Look through the listing below, and wherever a line has the string "Sequential", pull it out.

◇ ◇ ◇ ◇ ◇

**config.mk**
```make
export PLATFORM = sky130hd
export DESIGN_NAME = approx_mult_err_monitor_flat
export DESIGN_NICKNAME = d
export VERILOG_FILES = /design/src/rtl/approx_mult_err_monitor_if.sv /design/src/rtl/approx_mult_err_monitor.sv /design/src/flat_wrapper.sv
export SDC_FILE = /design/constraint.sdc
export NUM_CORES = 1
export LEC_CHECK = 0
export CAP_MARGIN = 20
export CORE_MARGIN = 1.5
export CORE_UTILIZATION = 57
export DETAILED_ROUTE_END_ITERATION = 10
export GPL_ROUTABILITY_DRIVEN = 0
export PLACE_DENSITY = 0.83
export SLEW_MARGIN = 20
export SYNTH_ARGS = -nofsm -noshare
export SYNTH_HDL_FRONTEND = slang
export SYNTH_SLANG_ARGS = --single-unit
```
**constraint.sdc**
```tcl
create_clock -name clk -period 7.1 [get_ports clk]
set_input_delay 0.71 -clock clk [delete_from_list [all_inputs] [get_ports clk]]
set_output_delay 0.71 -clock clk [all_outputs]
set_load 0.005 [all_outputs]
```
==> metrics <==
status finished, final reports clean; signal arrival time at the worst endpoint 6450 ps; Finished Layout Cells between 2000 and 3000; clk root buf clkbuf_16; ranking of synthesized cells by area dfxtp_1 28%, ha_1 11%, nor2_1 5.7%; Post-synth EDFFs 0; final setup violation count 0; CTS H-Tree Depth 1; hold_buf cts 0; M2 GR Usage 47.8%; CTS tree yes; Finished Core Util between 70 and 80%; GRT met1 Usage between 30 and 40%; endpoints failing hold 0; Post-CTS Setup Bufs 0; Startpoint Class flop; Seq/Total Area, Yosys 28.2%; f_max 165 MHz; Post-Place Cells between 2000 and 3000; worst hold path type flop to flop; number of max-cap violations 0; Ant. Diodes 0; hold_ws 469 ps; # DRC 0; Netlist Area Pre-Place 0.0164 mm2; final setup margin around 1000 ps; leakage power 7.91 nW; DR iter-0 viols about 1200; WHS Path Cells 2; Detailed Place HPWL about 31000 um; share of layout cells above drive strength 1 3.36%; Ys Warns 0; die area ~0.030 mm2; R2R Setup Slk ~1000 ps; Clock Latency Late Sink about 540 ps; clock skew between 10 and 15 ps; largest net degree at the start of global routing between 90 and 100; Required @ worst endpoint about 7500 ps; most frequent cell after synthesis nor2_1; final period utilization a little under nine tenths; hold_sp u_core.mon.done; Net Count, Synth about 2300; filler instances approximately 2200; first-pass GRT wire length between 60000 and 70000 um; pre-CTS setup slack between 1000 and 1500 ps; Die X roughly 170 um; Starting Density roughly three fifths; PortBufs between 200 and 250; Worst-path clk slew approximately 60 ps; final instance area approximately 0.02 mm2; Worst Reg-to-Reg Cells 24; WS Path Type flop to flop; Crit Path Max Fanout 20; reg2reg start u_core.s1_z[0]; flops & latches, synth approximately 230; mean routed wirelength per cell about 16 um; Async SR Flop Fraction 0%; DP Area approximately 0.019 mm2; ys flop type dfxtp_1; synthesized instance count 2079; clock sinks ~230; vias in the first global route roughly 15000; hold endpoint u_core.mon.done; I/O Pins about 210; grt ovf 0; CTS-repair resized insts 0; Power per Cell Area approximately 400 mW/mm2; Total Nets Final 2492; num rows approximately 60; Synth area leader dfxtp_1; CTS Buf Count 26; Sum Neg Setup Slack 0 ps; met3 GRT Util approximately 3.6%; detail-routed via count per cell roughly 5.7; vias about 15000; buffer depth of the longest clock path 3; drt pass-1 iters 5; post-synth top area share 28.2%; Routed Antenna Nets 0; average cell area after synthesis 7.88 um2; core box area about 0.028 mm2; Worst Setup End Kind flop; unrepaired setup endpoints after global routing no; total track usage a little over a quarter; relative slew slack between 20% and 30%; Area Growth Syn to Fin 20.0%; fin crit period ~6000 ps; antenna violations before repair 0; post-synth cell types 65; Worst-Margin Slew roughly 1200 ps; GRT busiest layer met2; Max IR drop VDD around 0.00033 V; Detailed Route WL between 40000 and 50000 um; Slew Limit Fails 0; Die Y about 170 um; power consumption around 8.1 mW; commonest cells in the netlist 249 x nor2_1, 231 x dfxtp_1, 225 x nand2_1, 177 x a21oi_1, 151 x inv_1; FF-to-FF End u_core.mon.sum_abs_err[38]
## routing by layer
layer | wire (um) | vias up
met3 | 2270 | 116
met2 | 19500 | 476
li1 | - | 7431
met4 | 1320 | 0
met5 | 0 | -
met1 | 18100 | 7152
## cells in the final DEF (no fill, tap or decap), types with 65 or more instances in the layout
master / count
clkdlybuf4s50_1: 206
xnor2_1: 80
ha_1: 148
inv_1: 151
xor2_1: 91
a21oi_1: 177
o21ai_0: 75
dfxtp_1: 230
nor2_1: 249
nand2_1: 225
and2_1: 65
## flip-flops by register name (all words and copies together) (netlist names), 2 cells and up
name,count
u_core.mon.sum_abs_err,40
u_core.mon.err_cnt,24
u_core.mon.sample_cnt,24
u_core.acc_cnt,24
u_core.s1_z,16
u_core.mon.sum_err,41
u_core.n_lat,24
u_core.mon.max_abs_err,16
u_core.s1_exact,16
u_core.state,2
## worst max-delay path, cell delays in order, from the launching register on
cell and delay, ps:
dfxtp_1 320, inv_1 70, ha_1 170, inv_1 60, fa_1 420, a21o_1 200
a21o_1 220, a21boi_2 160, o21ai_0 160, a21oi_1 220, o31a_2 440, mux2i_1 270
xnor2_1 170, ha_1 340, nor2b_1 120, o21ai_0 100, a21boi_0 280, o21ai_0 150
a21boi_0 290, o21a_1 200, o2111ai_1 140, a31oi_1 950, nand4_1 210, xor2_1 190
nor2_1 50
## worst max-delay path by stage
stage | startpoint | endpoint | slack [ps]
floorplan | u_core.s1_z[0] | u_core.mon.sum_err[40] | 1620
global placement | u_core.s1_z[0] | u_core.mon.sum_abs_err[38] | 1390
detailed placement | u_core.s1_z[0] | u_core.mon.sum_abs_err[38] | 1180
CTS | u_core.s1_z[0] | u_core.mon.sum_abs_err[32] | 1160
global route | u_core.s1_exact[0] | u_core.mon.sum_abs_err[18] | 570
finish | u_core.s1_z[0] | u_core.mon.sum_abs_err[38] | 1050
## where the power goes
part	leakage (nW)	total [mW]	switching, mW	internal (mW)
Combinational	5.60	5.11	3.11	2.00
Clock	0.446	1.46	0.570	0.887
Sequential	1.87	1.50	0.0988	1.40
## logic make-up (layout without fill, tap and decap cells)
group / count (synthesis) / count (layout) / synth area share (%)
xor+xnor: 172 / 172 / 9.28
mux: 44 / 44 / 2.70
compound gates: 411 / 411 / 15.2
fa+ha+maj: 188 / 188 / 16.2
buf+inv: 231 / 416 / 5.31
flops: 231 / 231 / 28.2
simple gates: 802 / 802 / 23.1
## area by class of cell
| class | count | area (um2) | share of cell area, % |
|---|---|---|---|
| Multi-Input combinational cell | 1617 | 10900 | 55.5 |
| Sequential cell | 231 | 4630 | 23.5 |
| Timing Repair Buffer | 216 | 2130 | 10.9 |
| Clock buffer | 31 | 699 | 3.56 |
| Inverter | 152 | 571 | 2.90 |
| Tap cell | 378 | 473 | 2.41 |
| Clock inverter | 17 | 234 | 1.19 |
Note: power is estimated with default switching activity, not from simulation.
**config.mk**
```make
export PLATFORM = sky130hd
export DESIGN_NAME = keypad_entry_flat
export DESIGN_NICKNAME = d
export VERILOG_FILES = /design/src/rtl/parking_pkg.sv /design/src/rtl/keypad_entry_if.sv /design/src/rtl/entry_timer.sv /design/src/rtl/keypad_entry.sv /design/src/flat_wrapper.sv
export SDC_FILE = /design/constraint.sdc
export NUM_CORES = 1
export LEC_CHECK = 0
export ABC_AREA = 1
export CORE_ASPECT_RATIO = 0.7
export CORE_UTILIZATION = 40
export CTS_CLUSTER_DIAMETER = 200
export DETAILED_ROUTE_END_ITERATION = 8
export PLACE_DENSITY = 0.75
export SETUP_SLACK_MARGIN = 0.5
export SYNTH_ARGS = -nofsm -noshare
export SYNTH_HDL_FRONTEND = slang
export SYNTH_SLANG_ARGS = --single-unit
```
**constraint.sdc**
```tcl
create_clock -name clk -period 1.5 [get_ports clk]
set_input_delay 0.225 -clock clk [delete_from_list [all_inputs] [get_ports clk]]
set_output_delay 0.225 -clock clk [all_outputs]
set_load 0.03 [all_outputs]
```
**src/rtl/parking_pkg.sv**
```systemverilog
// Shared definitions for the keypad entry controller: key codes, FSM state
// encoding, parameter defaults and a small helper for sizing counters.
// No ports.
package parking_pkg;

    localparam int DEF_TIMEOUT_CYCLES = 500;
    localparam int DEF_MAX_FAILS      = 3;
    localparam int DEF_LOCKOUT_CYCLES = 1000;

    localparam logic [3:0] KEY_CLEAR = 4'hA;
    localparam logic [3:0] KEY_ENTER = 4'hB;

    typedef logic [2:0] state_t;

    localparam state_t ST_IDLE        = 3'd0;
    localparam state_t ST_COLLECT     = 3'd1;
    localparam state_t ST_SUBMIT      = 3'd2;
    localparam state_t ST_WAIT_RESULT = 3'd3;
    localparam state_t ST_LOCKOUT     = 3'd4;

    function automatic int max_int(input int a, input int b);
        return (a > b) ? a : b;
    endfunction

endpackage

```
**src/rtl/keypad_entry_if.sv**
```systemverilog
// Keypad entry bus: key strobe/code and checker verdict going in, assembled
// digits, submit pulse and status pulses coming out.
//   master : keypad/checker side (drives key_valid, key_code, unlock)
//   slave  : keypad_entry controller
interface keypad_entry_if;

    logic       key_valid;
    logic [3:0] key_code;
    logic       unlock;
    logic [3:0] digit1;
    logic [3:0] digit2;
    logic [3:0] digit3;
    logic       lock_input;
    logic [1:0] digit_count;
    logic       access_ok;
    logic       entry_error;
    logic       locked_out;

    modport master (
        output key_valid, key_code, unlock,
        input  digit1, digit2, digit3, lock_input, digit_count,
               access_ok, entry_error, locked_out
    );

    modport slave (
        input  key_valid, key_code, unlock,
        output digit1, digit2, digit3, lock_input, digit_count,
               access_ok, entry_error, locked_out
    );

endinterface

```
**src/rtl/entry_timer.sv**
```systemverilog
// Loadable down-counter shared by the inactivity timeout and the lockout.
//   clk, rst   : clock, asynchronous active-low reset
//   load       : load load_value (has priority over tick)
//   load_value : start value; done rises after load_value further ticks
//   tick       : decrement by one, holds at zero
//   done       : count is zero
module entry_timer #(
    parameter int WIDTH = 10
) (
    input  logic             clk,
    input  logic             rst,
    input  logic             load,
    input  logic [WIDTH-1:0] load_value,
    input  logic             tick,
    output logic             done
);

    logic [WIDTH-1:0] count;

    always_ff @(posedge clk or negedge rst) begin
        if (!rst) begin
            count <= '0;
        end else if (load) begin
            count <= load_value;
        end else if (tick && (count != '0)) begin
            count <= count - WIDTH'(1);
        end
    end

    assign done = (count == '0);

endmodule

```
**src/rtl/keypad_entry.sv**
```systemverilog
// Three-digit keypad entry controller with submit handshake, inactivity
// timeout and lockout after repeated rejected codes.
//   clk : rising-edge clock
//   rst : asynchronous active-low reset
//   bus : keypad_entry_if.slave (keys/verdict in, digits/pulses out)
//
// state          | meaning
// ST_IDLE        | no digits held, waiting for first digit
// ST_COLLECT     | 1-3 digits held, inactivity timer running
// ST_SUBMIT      | lock_input high for one cycle, digits stable
// ST_WAIT_RESULT | sample unlock verdict, update fail count
// ST_LOCKOUT     | locked_out high, keys dropped, lockout timer running
module keypad_entry
    import parking_pkg::*;
#(
    parameter int TIMEOUT_CYCLES = DEF_TIMEOUT_CYCLES,
    parameter int MAX_FAILS      = DEF_MAX_FAILS,
    parameter int LOCKOUT_CYCLES = DEF_LOCKOUT_CYCLES
) (
    input logic           clk,
    input logic           rst,
    keypad_entry_if.slave bus
);

    localparam int TMAX = max_int(TIMEOUT_CYCLES, LOCKOUT_CYCLES);
    localparam int TW   = (TMAX > 1) ? $clog2(TMAX) : 1;
    localparam int FW   = $clog2(MAX_FAILS + 1);

    // The timer signals done on the cycle it reaches zero, so load N-1 to
    // get an N-cycle window.
    localparam logic [TW-1:0] TIMEOUT_LOAD = TW'(TIMEOUT_CYCLES - 1);
    localparam logic [TW-1:0] LOCKOUT_LOAD = TW'(LOCKOUT_CYCLES - 1);
    localparam logic [FW-1:0] FAIL_LIMIT   = FW'(MAX_FAILS);

    state_t          state, state_nx;
    logic [3:0]      d1, d2, d3, d1_nx, d2_nx, d3_nx;
    logic [1:0]      cnt, cnt_nx;
    logic [FW-1:0]   fails, fails_nx;
    logic            lock_q, ok_q, err_q, locked_q;
    logic            ok_nx, err_nx;
    logic            key_live, key_digit;
    logic            t_load, t_tick, t_done;
    logic [TW-1:0]   t_value;

    // Codes 0xC-0xF never count as activity.
    assign key_live  = bus.key_valid && (bus.key_code <= KEY_ENTER);
    assign key_digit = key_live && (bus.key_code <= 4'd9);

    entry_timer #(.WIDTH(TW)) u_timer (
        .clk        (clk),
        .rst        (rst),
        .load       (t_load),
        .load_value (t_value),
        .tick       (t_tick),
        .done       (t_done)
    );

    always_comb begin
        state_nx = state;
        d1_nx    = d1;
        d2_nx    = d2;
        d3_nx    = d3;
        cnt_nx   = cnt;
        fails_nx = fails;
        ok_nx    = 1'b0;
        err_nx   = 1'b0;
        t_load   = 1'b0;
        t_value  = TIMEOUT_LOAD;
        t_tick   = 1'b0;

        case (state)
            ST_IDLE: begin
                if (key_digit) begin
                    d1_nx    = bus.key_code;
                    cnt_nx   = 2'd1;
                    t_load   = 1'b1;
                    state_nx = ST_COLLECT;
                end else if (key_live && (bus.key_code == KEY_CLEAR)) begin
                    {d1_nx, d2_nx, d3_nx} = '0;
                    cnt_nx = 2'd0;
                end
            end
            ST_COLLECT: begin
                if (key_live) begin
                    // Any accepted key, even a surplus fourth digit,
                    // restarts the inactivity window; it also beats a
                    // timeout landing on the same cycle.
                    t_load = 1'b1;
                    if (key_digit) begin
                        case (cnt)
                            2'd1: begin
                                d2_nx  = bus.key_code;
                                cnt_nx = 2'd2;
                            end
                            2'd2: begin
                                d3_nx  = bus.key_code;
                                cnt_nx = 2'd3;
                            end
                            default: ;
                        endcase
                    end else if (bus.key_code == KEY_CLEAR) begin
                        {d1_nx, d2_nx, d3_nx} = '0;
                        cnt_nx   = 2'd0;
                        state_nx = ST_IDLE;
                    end else if (cnt == 2'd3) begin
                        state_nx = ST_SUBMIT;
                    end else begin
                        err_nx   = 1'b1;
                        {d1_nx, d2_nx, d3_nx} = '0;
                        cnt_nx   = 2'd0;
                        state_nx = ST_IDLE;
                    end
                end else if (t_done) begin
                    err_nx   = 1'b1;
                    {d1_nx, d2_nx, d3_nx} = '0;
                    cnt_nx   = 2'd0;
                    state_nx = ST_IDLE;
                end else begin
                    t_tick = 1'b1;
                end
            end
            ST_SUBMIT: begin
                state_nx = ST_WAIT_RESULT;
            end
            ST_WAIT_RESULT: begin
                {d1_nx, d2_nx, d3_nx} = '0;
                cnt_nx = 2'd0;
                if (bus.unlock) begin
                    ok_nx    = 1'b1;
                    fails_nx = '0;
                    state_nx = ST_IDLE;
                end else begin
                    err_nx   = 1'b1;
                    fails_nx = (fails == FAIL_LIMIT) ? fails : fails + FW'(1);
                    if (fails_nx == FAIL_LIMIT) begin
                        t_load   = 1'b1;
                        t_value  = LOCKOUT_LOAD;
                        state_nx = ST_LOCKOUT;
                    end else begin
                        state_nx = ST_IDLE;
                    end
                end
            end
            ST_LOCKOUT: begin
                if (t_done) begin
                    fails_nx = '0;
                    state_nx = ST_IDLE;
                end else begin
                    t_tick = 1'b1;
                end
            end
            default: begin
                state_nx = ST_IDLE;
            end
        endcase
    end

    always_ff @(posedge clk or negedge rst) begin
        if (!rst) begin
            state    <= ST_IDLE;
            d1       <= '0;
            d2       <= '0;
            d3       <= '0;
            cnt      <= '0;
            fails    <= '0;
            lock_q   <= 1'b0;
            ok_q     <= 1'b0;
            err_q    <= 1'b0;
            locked_q <= 1'b0;
        end else begin
            state    <= state_nx;
            d1       <= d1_nx;
            d2       <= d2_nx;
            d3       <= d3_nx;
            cnt      <= cnt_nx;
            fails    <= fails_nx;
            lock_q   <= (state_nx == ST_SUBMIT);
            ok_q     <= ok_nx;
            err_q    <= err_nx;
            locked_q <= (state_nx == ST_LOCKOUT);
        end
    end

    assign bus.digit1      = d1;
    assign bus.digit2      = d2;
    assign bus.digit3      = d3;
    assign bus.digit_count = cnt;
    assign bus.lock_input  = lock_q;
    assign bus.access_ok   = ok_q;
    assign bus.entry_error = err_q;
    assign bus.locked_out  = locked_q;

endmodule

```
**src/flat_wrapper.sv**
```systemverilog
// flat-port wrapper written by rule: the top's interface ports become plain ports
module keypad_entry_flat import parking_pkg::*;
#(
    parameter int TIMEOUT_CYCLES = DEF_TIMEOUT_CYCLES,
    parameter int MAX_FAILS      = DEF_MAX_FAILS,
    parameter int LOCKOUT_CYCLES = DEF_LOCKOUT_CYCLES
)
  (clk, rst, bus_key_valid, bus_key_code, bus_unlock, bus_digit1, bus_digit2, bus_digit3, bus_lock_input, bus_digit_count, bus_access_ok, bus_entry_error, bus_locked_out);
  keypad_entry_if bus_i ();
  input logic clk;
  input logic rst;
  input wire logic [$bits(bus_i.key_valid)-1:0] bus_key_valid;
  input wire logic [$bits(bus_i.key_code)-1:0] bus_key_code;
  input wire logic [$bits(bus_i.unlock)-1:0] bus_unlock;
  output wire logic [$bits(bus_i.digit1)-1:0] bus_digit1;
  output wire logic [$bits(bus_i.digit2)-1:0] bus_digit2;
  output wire logic [$bits(bus_i.digit3)-1:0] bus_digit3;
  output wire logic [$bits(bus_i.lock_input)-1:0] bus_lock_input;
  output wire logic [$bits(bus_i.digit_count)-1:0] bus_digit_count;
  output wire logic [$bits(bus_i.access_ok)-1:0] bus_access_ok;
  output wire logic [$bits(bus_i.entry_error)-1:0] bus_entry_error;
  output wire logic [$bits(bus_i.locked_out)-1:0] bus_locked_out;
  assign bus_i.key_valid = bus_key_valid;
  assign bus_i.key_code = bus_key_code;
  assign bus_i.unlock = bus_unlock;
  assign bus_digit1 = bus_i.digit1;
  assign bus_digit2 = bus_i.digit2;
  assign bus_digit3 = bus_i.digit3;
  assign bus_lock_input = bus_i.lock_input;
  assign bus_digit_count = bus_i.digit_count;
  assign bus_access_ok = bus_i.access_ok;
  assign bus_entry_error = bus_i.entry_error;
  assign bus_locked_out = bus_i.locked_out;
  keypad_entry #(.TIMEOUT_CYCLES(TIMEOUT_CYCLES), .MAX_FAILS(MAX_FAILS), .LOCKOUT_CYCLES(LOCKOUT_CYCLES)) u_core (.clk(clk), .rst(rst), .bus(bus_i));
endmodule
```
==> results.py, run 1 <==
metrics = {
    "cells_and_area": {
        "area_growth_syn_to_layout_pct": 54.1,
        "diodes": 0,
        "drive_above_1_share_pct": 36.7,
        "final_cell_count_no_fill": 390,
        "nNetsFinal": 346,
        "utilization_pct": 65.0,
        "post-route-cell-area_sq_um": 2850,
    },
    "synth": {
        "synth_area_leader_cell": "dfrtp_1",
        "yosys.area_share.adder_pct": 2.71,
        "synth_simple_gate_area_share_pct": 38.1,
        "synth_cell_type_count": 24,
        "synth_seq_cells": 33,
        "synth.area.top_cells": "dfrtp_1, nand2_1, inv_1",
        "synthTopCellsByCount": "nand2_1, inv_1, dfrtp_1, nand3_1, nor2_1",
        "yosysMostFrequentCell": "nand2_1",
        "ys_seq_area_share_pct": 44.7,
        "synth.avg_cell_area_sq_um": 7.36,
        "ys.warnings.count": 0,
        "synth_edf_count": 0,
        "synthXorXnorAreaFrac_pct": 1.42,
        "synth_nets": 263,
        "async_reset_ff_share_pct": 100,
        "synthCells": 251,
        "synth_compound_area_share_pct": 4.88,
        "synthMuxAreaShare_pct": 0,
        "syn_area_sq_um": 1850,
        "netlist.area_leader.share_pct": 44.7,
        "synth_top_family_by_area": "simple AND/OR/NAND/NOR gates",
        "synth_ff_type": "dfrtp_1",
    },
    "setup_path": {
        "path_buf_inv": 1,
        "crit_fanout": 6,
        "path_class": "reg -> reg",
        "slowest_stage": "dfrtp_1",
        "crit_arrival_ps": 1810,
        "slowest_delay_ps": 390,
        "r2r_start": "u_core.u_timer.count[0]$_DFFE_PN0P_",
        "startpoint_type": "flip-flop",
        "path_delay_family": "simple AND/OR/NAND/NOR gates",
        "path_cells": "inv_2, ha_4, nand2_4, nor2_4, nand3_4, nand3_4, nand3_2, nor2_4, nand2_1, nand2_1",
        "cp-startpoint": "u_core.u_timer.count[0]$_DFFE_PN0P_",
        "endpoint_kind": "flip-flop",
        "required_ps": 1720,
    },
    "sta": {
        "final_hold_viol_count": 0,
        "tightest_slew_ps": 358,
        "rsz0062_at_grt": "yes",
        "slew_violations": 0,
        "setup_slack_ps": -84.5,
        "slew_headroom_pct": 75.9,
        "fin_crit_ps": 1580,
        "setup_violations": 23,
        "fmax_mhz": 631,
        "fin_crit_sh_pct": 106,
        "final.setup_skew_ps": 3.15,
    },
    "die": {
        "dieHeight_microns": 58.9,
        "die_x_microns": 83.2,
        "initial_utilization_pct": 42.2,
        "rows": 20,
        "io_pins": 26,
        "die_area_sq_um": 4900,
        "core_area_sq_um": 4380,
    },
    "flow_run": {
        "drv_cap": 0,
    },
    "pwr": {
        "p_clk_share_pct": 17.3,
        "switching_share_pct": 40.0,
        "p_leak_uw": 0.00156,
        "seqPwrFrac_pct": 33.1,
        "power.internal_uw": 2230,
        "combPwrFrac_pct": 49.6,
        "p_sw_uw": 1490,
        "powerDensity_nw_per_um2": 1310,
        "irDropWorstVdd_v": 0.000726,
    },
    "hold_path": {
        "hold_path_class": "in -> async",
    },
    "cts": {
        "clock_latency_ps": 280,
        "numCtsBuffers": 5,
        "h-tree-depth": 2,
        "cts_tree": "done",
        "cts_num_sinks": 33,
        "postCtsHoldBufs": 0,
        "cts_max_path_buffers": 2,
        "clk_pin_slew_ps": 70,
        "root_buffer": "clkbuf_8",
    },
    "placement": {
        "dp_worst_setup_slack_ps": -331,
        "dpl.hpwl_mm": 3.28,
        "portBuffers": 25,
        "dpl_cell_area_sq_um": 2480,
        "placed_cells": 361,
        "place_congestion": 0.837,
    },
    "drt": {
        "ant_nets": 0,
        "drc": 0,
        "routed_wl_mm": 5.08,
        "vias": 1865,
        "drtPass1Iterations": 4,
        "first_iter_violations": 174,
        "vias_per_cell": 4.78,
        "wl_per_cell_microns": 13.0,
    },
    "status": {
        "status": "finished with violations",
        "violations": "setup timing",
    },
    "global_route": {
        "antenna_found_initial": 0,
        "gr-total-overflow": 0,
        "grt_pass1_wl_mm": 7.94,
        "grt_pass1_vias": 1727,
        "grt_max_degree": 34,
        "grt_usage_pct": 21.2,
    },
}
## cells by family after synthesis
group / count (synthesis)
adders and majority gates: 4
DFF: 33
AOI/OAI and AO/OA: 17
and+or+nand+nor: 156
buffers and inverters: 38
xor gates and xnor gates: 3
## layout make-up
cell class,instances,area [sq um]
well taps,55,68.8
repair buffers,77,703
inverters,37,145
fillers,334,1530
multi-input cells,180,1020
clock buffers,8,80.1
flip-flops and latches,33,828
## registers in the layout, indices dropped and copies added, names as in the netlist, 2 cells and up
| name | flops |
|---|---|
| u_core.fails | 2 |
| u_core.bus.digit3 | 4 |
| u_core.u_timer.count | 10 |
| u_core.bus.digit1 | 4 |
| u_core.state | 3 |
| u_core.bus.digit2 | 4 |
| u_core.bus.digit_count | 2 |
## layout by cell type (no fill, tap or decap), types with 5 or more instances in the layout
cell type / n
o21ai_1: 7
nand2_2: 5
inv_2: 7
dfrtp_1: 31
a21oi_2: 5
nand3_1: 23
nor2_4: 7
buf_6: 22
nand2_1: 77
nor2_1: 19
buf_4: 46
clkdlybuf4s50_1: 7
nand2_4: 7
inv_1: 27
clkbuf_8: 5
## timing repair
action / CTS / global route
resized for setup: 144 / 19
pin swaps: 4 / 8
setup buffers: 14 / 7
endpoints found under the setup margin: 50 / 51
## per-stage QoR
step                TNS (ps)  hold slack, ps  power (uW)
floorplan                  0           -70.6        2160
global placement       -6060             465        2730
detailed placement     -7190             465        2770
CTS                     -481             315        3620
global route           -3230             332        3940
finish                  -862             310        3710
## layer usage
layer | track usage, % | wire (microns) | vias to the layer above
met2 | 33.6 | 2370 | 47
li1 | - | - | 949
met5 | 0 | 0 | -
met4 | 6.16 | 19 | 0
met3 | 5.33 | 297 | 2
met1 | 29.2 | 2390 | 867
## power groups by stage
stage	logic (uW)	registers [uW]	clock network, uW
after floorplan	750	1410	0
after global placement	1510	1220	0
after detailed placement	1550	1220	0
after CTS	1730	1220	662
after global routing	1980	1250	713
final	1840	1230	642
## worst paths after layout
check	endpoint	slack, ps	cells past startpoint
setup / recovery	u_core.bus.digit3[3]$_DFFE_PN0P_	-80	10
hold / removal	u_core.u_timer.count[6]$_DFFE_PN0P_	310	2
setup reg to reg	u_core.bus.digit3[3]$_DFFE_PN0P_	-80	10
hold reg to reg	u_core.u_timer.count[6]$_DFFE_PN0P_	500	2
max in group asynchronous	u_core.bus.digit_count[0]$_DFFE_PN0P_	990	2
min in group clk	u_core.u_timer.count[6]$_DFFE_PN0P_	500	2
(Power assumes the default switching activity.)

◇ ◇ ◇ ◇ ◇

## Task output:
Sequential	1.87	1.50	0.0988	1.40
| Sequential cell | 231 | 4630 | 23.5 |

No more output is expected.